[Stored data entries]
$ cat config.mk
export PLATFORM = sky130hd
export DESIGN_NAME = triplet_capture_ctrl
export DESIGN_NICKNAME = d
export VERILOG_FILES = /design/src/rtl/tcc_pkg.sv /design/src/rtl/tcc_store.sv /design/src/rtl/tcc_ingest.sv /design/src/rtl/tcc_drain.sv /design/src/rtl/tcc_regs.sv /design/src/rtl/triplet_capture_ctrl.sv
export SDC_FILE = /design/constraint.sdc
export NUM_CORES = 1
export LEC_CHECK = 0
export BUFFER_PORTS_ARGS = -buffer_cell sky130_fd_sc_hd__buf_2
export CORE_AREA = 2 2 73 75
export DETAILED_ROUTE_END_ITERATION = 16
export DIE_AREA = 0 0 75 77
export PLACE_DENSITY = 0.77
export SLEW_MARGIN = 0
export SYNTH_ARGS = -nofsm -noshare
export SYNTH_HDL_FRONTEND = slang
export SYNTH_SLANG_ARGS = --single-unit
$ cat constraint.sdc
create_clock -name clk -period 3.72 [get_ports clk]
set_clock_uncertainty 0.1 [all_clocks]
set_input_delay 0.558 -clock clk [delete_from_list [all_inputs] [get_ports clk]]
set_output_delay 0.558 -clock clk [all_outputs]
set_load 0.1 [all_outputs]
$ cat src/rtl/tcc_pkg.sv
// Shared constants for the triplet capture controller.
// Assumes a fixed triplet length of three frames and an 8-bit drop count.
package tcc_pkg;
    localparam int TRIP_LEN = 3;
    localparam int DROP_W   = 8;
    localparam int RD_W     = 32;

    typedef logic [1:0] pos_t;

    // Register word addresses
    localparam logic [1:0] A_SIZE   = 2'd0;
    localparam logic [1:0] A_CTRL   = 2'd1;
    localparam logic [1:0] A_STATUS = 2'd2;
    localparam logic [1:0] A_CABLE  = 2'd3;

    // Status bit positions (the host decodes these)
    localparam int S_DONE  = 2;
    localparam int S_CABLE = 3;
    localparam int S_DROP  = 8;

    localparam pos_t POS_LAST = pos_t'(TRIP_LEN - 1);
endpackage

$ cat src/rtl/tcc_store.sv
// Occupancy bookkeeping for the triplet buffers.
// Counts triplets that have been opened and are not fully transferred,
// and frames that are stored but not yet handed to the host.
// Assumes start and accept never both fire without a matching frame.
module tcc_store #(
    parameter int NBUF = 2
) (
    input  logic clk,
    input  logic rst_n,
    input  logic flush,
    input  logic start,
    input  logic accept,
    input  logic sent,
    input  logic last,
    output logic occ_full,
    output logic avail_nz
);
    localparam int OCC_W = $clog2(NBUF + 1);
    localparam int AV_W  = $clog2(tcc_pkg::TRIP_LEN * NBUF + 1);

    logic [OCC_W-1:0] occ;
    logic [AV_W-1:0]  avail;
    logic             past_ok;

    // Triplet occupancy: +1 on a kept triplet start, -1 when its last frame leaves
    always_ff @(posedge clk) begin
        if (!rst_n || flush) begin
            occ <= '0;
        end else begin
            case ({start, last})
                2'b10:   occ <= occ + OCC_W'(1);
                2'b01:   occ <= occ - OCC_W'(1);
                default: occ <= occ;
            endcase
        end
    end

    // Waiting-frame count: +1 per stored frame, -1 per transferred frame
    always_ff @(posedge clk) begin
        if (!rst_n || flush) begin
            avail <= '0;
        end else begin
            case ({accept, sent})
                2'b10:   avail <= avail + AV_W'(1);
                2'b01:   avail <= avail - AV_W'(1);
                default: avail <= avail;
            endcase
        end
    end

    // Marks cycles where $past refers to post-reset state
    always_ff @(posedge clk) begin
        if (!rst_n) past_ok <= 1'b0;
        else        past_ok <= 1'b1;
    end

    assign occ_full = (occ == OCC_W'(NBUF));
    assign avail_nz = (avail != '0);


    occ_bound_chk: assert property (@(posedge clk) disable iff (!rst_n)
        past_ok |-> occ <= OCC_W'(NBUF));


    avail_bound_chk: assert property (@(posedge clk) disable iff (!rst_n)
        past_ok |-> avail <= AV_W'(tcc_pkg::TRIP_LEN * NBUF));
endmodule

$ cat src/rtl/tcc_ingest.sv
// Arrival sequencer: takes frame strobes strictly in slot order 1,2,3,
// opens a triplet only when a buffer is free, otherwise discards the
// whole triplet and counts it in a saturating drop counter.
// Assumes frame_strobe bits are single-cycle pulses.
module tcc_ingest
    import tcc_pkg::*;
(
    input  logic              clk,
    input  logic              rst_n,
    input  logic              flush,
    input  logic [2:0]        frame_strobe,
    input  logic              occ_full,
    input  logic              cnt_clr,
    output logic              start,
    output logic              accept,
    output logic [DROP_W-1:0] drop_cnt
);
    localparam logic [DROP_W-1:0] CNT_MAX = {DROP_W{1'b1}};

    pos_t       arr_pos;
    logic       dropping;
    logic [3:0] fs_pad;
    logic       slot_hit;
    logic       trip_open;
    logic       drop_now;
    logic       past_ok;

    assign fs_pad = {1'b0, frame_strobe};

    // Decode the strobe that matches the expected slot and the buffer decision
    always_comb begin
        slot_hit  = ~flush & fs_pad[arr_pos];
        trip_open = slot_hit & (arr_pos == '0);
        drop_now  = trip_open & occ_full;
        start     = trip_open & ~occ_full;
        accept    = start | (slot_hit & (arr_pos != '0) & ~dropping);
    end

    // Expected slot position and discard mode for the triplet in flight
    always_ff @(posedge clk) begin
        if (!rst_n || flush) begin
            arr_pos  <= '0;
            dropping <= 1'b0;
        end else if (slot_hit) begin
            arr_pos <= (arr_pos == POS_LAST) ? '0 : arr_pos + pos_t'(1);
            if (trip_open) dropping <= drop_now;
        end
    end

    // Saturating discarded-triplet counter, cleared by a status read
    always_ff @(posedge clk) begin
        if (!rst_n) begin
            drop_cnt <= '0;
        end else if (cnt_clr) begin
            drop_cnt <= drop_now ? DROP_W'(1) : '0;
        end else if (drop_now && drop_cnt != CNT_MAX) begin
            drop_cnt <= drop_cnt + DROP_W'(1);
        end
    end

    // Marks cycles where $past refers to post-reset state
    always_ff @(posedge clk) begin
        if (!rst_n) past_ok <= 1'b0;
        else        past_ok <= 1'b1;
    end


    drop_mono_chk: assert property (@(posedge clk) disable iff (!rst_n)
        past_ok && !$past(cnt_clr) |-> drop_cnt >= $past(drop_cnt));


    drop_full_chk: assert property (@(posedge clk) disable iff (!rst_n)
        past_ok && !$past(cnt_clr) && (drop_cnt != $past(drop_cnt)) |-> $past(occ_full));


    arr_hold_chk: assert property (@(posedge clk) disable iff (!rst_n)
        past_ok && !$past(flush) && ($past(frame_strobe) == 3'b000) |-> $stable(arr_pos));
endmodule
File: config.mk
export PLATFORM = sky130hd
export DESIGN_NAME = phy_ia_master
export DESIGN_NICKNAME = d
export VERILOG_FILES = /design/src/rtl/phy_ia_pkg.sv /design/src/rtl/phy_ia_steps.sv /design/src/rtl/phy_ia_pacer.sv /design/src/rtl/phy_ia_master.sv
export SDC_FILE = /design/constraint.sdc
export NUM_CORES = 1
export LEC_CHECK = 0
export ABC_AREA = 1
export BUFFER_PORTS_ARGS = -buffer_cell sky130_fd_sc_hd__buf_2
export CORE_ASPECT_RATIO = 0.75
export CORE_UTILIZATION = 45
export CTS_BUF_LIST = sky130_fd_sc_hd__clkbuf_8
export DETAILED_ROUTE_END_ITERATION = 16
export MAX_ROUTING_LAYER = met4
export PLACE_DENSITY = 0.67
export SLEW_MARGIN = 20
export SYNTH_ARGS = -nofsm -noshare
export SYNTH_HDL_FRONTEND = slang
export SYNTH_SLANG_ARGS = --single-unit
File: constraint.sdc
create_clock -name clk -period 2.6 [get_ports clk]
set_input_delay 0.39 -clock clk [delete_from_list [all_inputs] [get_ports clk]]
set_output_delay 0.39 -clock clk [all_outputs]
set_load 0.05 [all_outputs]
File: src/rtl/phy_ia_pkg.sv
package phy_ia_pkg;
  localparam int PHY_DW  = 16;
  localparam int STRB_N  = 4;
  localparam int CTL_W   = PHY_DW + STRB_N;
  localparam int STAT_W  = PHY_DW + 1;
  localparam int ACK_POS = PHY_DW;
  localparam int STEP_W  = 4;

  // strobe nibble order is {read, write, capture-data, capture-address}
  localparam logic [STRB_N-1:0] S_NONE = 4'b0000;
  localparam logic [STRB_N-1:0] S_CAPA = 4'b0001;
  localparam logic [STRB_N-1:0] S_CAPD = 4'b0010;
  localparam logic [STRB_N-1:0] S_WR   = 4'b0100;
  localparam logic [STRB_N-1:0] S_RD   = 4'b1000;

  typedef enum logic [1:0] {WT_NONE = 2'd0, WT_HIGH = 2'd1, WT_LOW = 2'd2} wait_e;

  typedef struct packed {
    logic [CTL_W-1:0] ctl;
    wait_e            wt;
    logic             grab;
    logic             last;
  } step_t;

  function automatic logic [CTL_W-1:0] ctl_pack(input logic [STRB_N-1:0] s,
                                                input logic [PHY_DW-1:0] f);
    return {s, f};
  endfunction

  function automatic step_t mk_step(input logic [STRB_N-1:0] s, input logic [PHY_DW-1:0] f,
                                    input wait_e w, input logic g, input logic l);
    step_t r;
    r.ctl  = ctl_pack(s, f);
    r.wt   = w;
    r.grab = g;
    r.last = l;
    return r;
  endfunction

  // Step table: address phase 0..2, then write 3..8 or read 3..4.
  function automatic step_t step_info(input logic [STEP_W-1:0] s, input logic wr,
                                      input logic [PHY_DW-1:0] a, input logic [PHY_DW-1:0] d);
    step_t r;
    r = mk_step(S_NONE, '0, WT_NONE, 1'b0, 1'b1);
    case (s)
      4'd0: r = mk_step(S_NONE, a, WT_NONE, 1'b0, 1'b0);
      4'd1: r = mk_step(S_CAPA, a, WT_HIGH, 1'b0, 1'b0);
      4'd2: r = mk_step(S_NONE, a, WT_LOW,  1'b0, 1'b0);
      4'd3: r = wr ? mk_step(S_NONE, d,  WT_NONE, 1'b0, 1'b0)
                   : mk_step(S_RD,   '0, WT_HIGH, 1'b1, 1'b0);
      4'd4: r = wr ? mk_step(S_CAPD, d,  WT_HIGH, 1'b0, 1'b0)
                   : mk_step(S_NONE, '0, WT_LOW,  1'b0, 1'b1);
      4'd5: if (wr) r = mk_step(S_NONE, d,  WT_LOW,  1'b0, 1'b0);
      4'd6: if (wr) r = mk_step(S_WR,   '0, WT_HIGH, 1'b0, 1'b0);
      4'd7: if (wr) r = mk_step(S_NONE, d,  WT_LOW,  1'b0, 1'b0);
      default: r = mk_step(S_NONE, '0, WT_NONE, 1'b0, 1'b1);
    endcase
    return r;
  endfunction

  function automatic logic ack_matches(input wait_e w, input logic ack);
    return (w == WT_HIGH) ? ack : !ack;
  endfunction
endpackage
$ cat src/rtl/tmr_oc_pkg.sv
package tmr_oc_pkg;
  typedef enum logic [2:0] {
    OCM_FROZEN = 3'b000,
    OCM_SET    = 3'b001,
    OCM_CLR    = 3'b010,
    OCM_TOGGLE = 3'b011,
    OCM_LOW    = 3'b100,
    OCM_HIGH   = 3'b101,
    OCM_PWM_A  = 3'b110,
    OCM_PWM_B  = 3'b111
  } oc_mode_e;
endpackage

$ cat src/rtl/tmr_oc_ccr.sv
// Double-buffered compare register: byte-wise staging, guarded shadow.
module tmr_oc_ccr #(
  parameter int BYTE_W = 8
) (
  input  logic                clk,
  input  logic                rst,
  input  logic                wr_hi,
  input  logic                wr_lo,
  input  logic [BYTE_W-1:0]   wr_data,
  input  logic                preload_en,
  input  logic                upd_evt,
  output logic [2*BYTE_W-1:0] shadow_q,
  output logic                wip_q
);
  localparam int NLANES = 2;
  localparam int W      = NLANES * BYTE_W;

  logic [W-1:0]      stage_q;
  logic [NLANES-1:0] lane_we;

  assign lane_we = {wr_hi, wr_lo};

  for (genvar i = 0; i < NLANES; i++) begin : g_lane
    always_ff @(posedge clk) begin
      if (rst)
        stage_q[i*BYTE_W +: BYTE_W] <= '0;
      else if (lane_we[i])
        stage_q[i*BYTE_W +: BYTE_W] <= wr_data;
    end
  end

  always_ff @(posedge clk) begin
    if (rst)        wip_q <= 1'b0;
    else if (wr_lo) wip_q <= 1'b0;
    else if (wr_hi) wip_q <= 1'b1;
  end

  always_ff @(posedge clk) begin
    if (rst)
      shadow_q <= '0;
    else if (!wip_q && (!preload_en || upd_evt))
      shadow_q <= stage_q;
  end
endmodule

$ cat src/rtl/tmr_oc_cmp.sv
// Counter against shadow compare value.
module tmr_oc_cmp #(
  parameter int W = 16
) (
  input  logic [W-1:0] cnt,
  input  logic [W-1:0] cmp_val,
  output logic         eq,
  output logic         gt
);
  assign eq = (cnt == cmp_val);
  assign gt = (cnt >  cmp_val);
endmodule

$ cat src/rtl/tmr_oc_refgen.sv
// Mode controller producing the registered reference waveform.
module tmr_oc_refgen
  import tmr_oc_pkg::*;
(
  input  logic       clk,
  input  logic       rst,
  input  logic [2:0] mode,
  input  logic       eq,
  input  logic       gt,
  input  logic       clr,
  output logic       ref_q
);
  oc_mode_e m;
  logic     nxt;

  assign m = oc_mode_e'(mode);

  always_comb begin
    nxt = ref_q;
    unique case (m)
      OCM_FROZEN: nxt = ref_q;
      OCM_SET:    if (eq) nxt = 1'b1;
      OCM_CLR:    if (eq) nxt = 1'b0;
      OCM_TOGGLE: if (eq) nxt = ~ref_q;
      OCM_LOW:    nxt = 1'b0;
      OCM_HIGH:   nxt = 1'b1;
      OCM_PWM_A:  nxt = ~(eq | gt);
      OCM_PWM_B:  nxt = eq | gt;
      default:    nxt = ref_q;
    endcase
  end

  always_ff @(posedge clk) begin
    if (rst)      ref_q <= 1'b0;
    else if (clr) ref_q <= 1'b0;
    else          ref_q <= nxt;
  end
endmodule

- TASK ITEM: If a line falls between the first line of the entries and the line containing "set_load 0.1 [all_outputs]", or is one of those two, restate it word for word; leave all other lines out.

- ANSWER TO THE EXERCISE:
$ cat config.mk
export PLATFORM = sky130hd
export DESIGN_NAME = triplet_capture_ctrl
export DESIGN_NICKNAME = d
export VERILOG_FILES = /design/src/rtl/tcc_pkg.sv /design/src/rtl/tcc_store.sv /design/src/rtl/tcc_ingest.sv /design/src/rtl/tcc_drain.sv /design/src/rtl/tcc_regs.sv /design/src/rtl/triplet_capture_ctrl.sv
export SDC_FILE = /design/constraint.sdc
export NUM_CORES = 1
export LEC_CHECK = 0
export BUFFER_PORTS_ARGS = -buffer_cell sky130_fd_sc_hd__buf_2
export CORE_AREA = 2 2 73 75
export DETAILED_ROUTE_END_ITERATION = 16
export DIE_AREA = 0 0 75 77
export PLACE_DENSITY = 0.77
export SLEW_MARGIN = 0
export SYNTH_ARGS = -nofsm -noshare
export SYNTH_HDL_FRONTEND = slang
export SYNTH_SLANG_ARGS = --single-unit
$ cat constraint.sdc
create_clock -name clk -period 3.72 [get_ports clk]
set_clock_uncertainty 0.1 [all_clocks]
set_input_delay 0.558 -clock clk [delete_from_list [all_inputs] [get_ports clk]]
set_output_delay 0.558 -clock clk [all_outputs]
set_load 0.1 [all_outputs]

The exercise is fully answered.